[Data excerpts]
=== Section Start ===

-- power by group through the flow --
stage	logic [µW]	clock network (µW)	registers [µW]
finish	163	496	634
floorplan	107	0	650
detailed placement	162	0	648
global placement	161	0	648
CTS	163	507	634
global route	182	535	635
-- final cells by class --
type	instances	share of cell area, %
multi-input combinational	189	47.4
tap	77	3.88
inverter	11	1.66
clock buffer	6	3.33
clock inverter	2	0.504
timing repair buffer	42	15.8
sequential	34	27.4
File: src/rtl/bitwise_frame_reducer.sv
// Purpose : reduce a frame of 1..2^LEN_W operand words with a run-time selectable bitwise OR/AND/XOR/NOR.
// Latency : out_valid rises the cycle after the final operand handshake; result is registered.
// Backpr. : in_ready is high only in ACCUM; out_data/out_valid hold in DONE until out_ready.
//
// Ports:
//   clk, rst            rising-edge clock, synchronous active-high reset
//   start, op, len      frame start request (IDLE only); op and len latched with it
//   in_valid/in_ready/in_data     operand stream
//   out_valid/out_ready/out_data  result stream
//   busy, beat_cnt      frame in progress, operands accepted so far
//   out_zero            result-is-zero flag, present only when ZERO_FLAG_EN is defined
// Optional feature macro: ZERO_FLAG_EN

module bitwise_frame_reducer #(
  parameter int WIDTH = 8,
  parameter int LEN_W = 4
) (
  input  logic             clk,
  input  logic             rst,
  input  logic             start,
  input  logic [1:0]       op,
  input  logic [LEN_W-1:0] len,
  input  logic             in_valid,
  input  logic [WIDTH-1:0] in_data,
  output logic             in_ready,
  output logic             out_valid,
  output logic [WIDTH-1:0] out_data,
  input  logic             out_ready,
  output logic             busy,
`ifdef ZERO_FLAG_EN
  output logic [LEN_W-1:0] beat_cnt,
  output logic             out_zero
`else
  output logic [LEN_W-1:0] beat_cnt
`endif
);

  localparam logic [1:0] OP_OR  = 2'b00;
  localparam logic [1:0] OP_AND = 2'b01;
  localparam logic [1:0] OP_XOR = 2'b10;
  localparam logic [1:0] OP_NOR = 2'b11;

  typedef enum logic [1:0] {
    S_IDLE  = 2'b00,
    S_ACCUM = 2'b01,
    S_DONE  = 2'b10
  } state_t;

  state_t           state;
  state_t           state_nxt;
  logic [1:0]       op_q;
  logic [LEN_W-1:0] len_q;
  logic [WIDTH-1:0] acc;
  logic [WIDTH-1:0] acc_nxt;
  logic [WIDTH-1:0] result;
  logic             beat;
  logic             last_beat;

  assign beat      = in_valid & in_ready;
  // Compare before increment so a full 2^LEN_W frame never wraps beat_cnt.
  assign last_beat = beat && (beat_cnt == len_q);

  // NOR accumulates as OR; the inversion is applied once on the final result.
  always_comb begin
    acc_nxt = acc;
    case (op_q)
      OP_OR,
      OP_NOR:  acc_nxt = acc | in_data;
      OP_AND:  acc_nxt = acc & in_data;
      OP_XOR:  acc_nxt = acc ^ in_data;
      default: acc_nxt = acc;
    endcase
  end

  assign result = (op_q == OP_NOR) ? ~acc_nxt : acc_nxt;

  // State register
  always_ff @(posedge clk) begin
    if (rst) begin
      state <= S_IDLE;
    end else begin
      state <= state_nxt;
    end
  end

  // Next-state logic
  always_comb begin
    state_nxt = state;
    case (state)
      S_IDLE:  if (start)     state_nxt = S_ACCUM;
      S_ACCUM: if (last_beat) state_nxt = S_DONE;
      S_DONE:  if (out_ready) state_nxt = S_IDLE;
      default: state_nxt = S_IDLE;
    endcase
  end

  // Outputs decoded from state
  always_comb begin
    in_ready  = 1'b0;
    out_valid = 1'b0;
    busy      = 1'b0;
    case (state)
      S_ACCUM: begin
        in_ready = 1'b1;
        busy     = 1'b1;
      end
      S_DONE: begin
        out_valid = 1'b1;
        busy      = 1'b1;
      end
      default: ;
    endcase
  end

  // Datapath: configuration latch, accumulator, beat counter, result register
  always_ff @(posedge clk) begin
    if (rst) begin
      op_q     <= OP_OR;
      len_q    <= '0;
      acc      <= '0;
      beat_cnt <= '0;
      out_data <= '0;
`ifdef ZERO_FLAG_EN
      out_zero <= 1'b0;
`endif
    end else begin
      case (state)
        S_IDLE: begin
          if (start) begin
            op_q     <= op;
            len_q    <= len;
            acc      <= (op == OP_AND) ? {WIDTH{1'b1}} : {WIDTH{1'b0}};
            beat_cnt <= '0;
          end
        end
        S_ACCUM: begin
          if (beat) begin
            acc <= acc_nxt;
            if (last_beat) begin
              out_data <= result;
`ifdef ZERO_FLAG_EN
              out_zero <= (result == '0);
`endif
            end else begin
              beat_cnt <= beat_cnt + {{(LEN_W-1){1'b0}}, 1'b1};
            end
          end
        end
        default: ;
      endcase
    end
  end

endmodule
$ cat src/rtl/keypad_pkg.sv
// Shared types, widths and line-encoding helpers for the keypad emulator,
// scanner and key converter.
package keypad_pkg;

    localparam int KEY_W  = 4;
    localparam int LINE_W = 4;
    localparam int CNT_W  = 16;

    localparam logic [LINE_W-1:0] LINES_IDLE = 4'b1111;

    typedef enum logic [1:0] {
        IDLE,
        WAIT_COL,
        HOLD,
        GAP
    } state_e;

    // Active-low column drive that selects column c (column 0 = 4'b0111).
    function automatic logic [LINE_W-1:0] col_select(input logic [1:0] c);
        return ~(LINE_W'(4'b1000) >> c);
    endfunction

    // Active-low row pattern for row r; row r lives on line bit (3-r).
    function automatic logic [LINE_W-1:0] row_bit(input logic [1:0] r);
        return ~(LINE_W'(4'b1000) >> r);
    endfunction

endpackage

=== Section End ===

**Problem:**
Please find how many lines of the entries above include the string "final", giving the number and nothing else.

**Answer area:**
3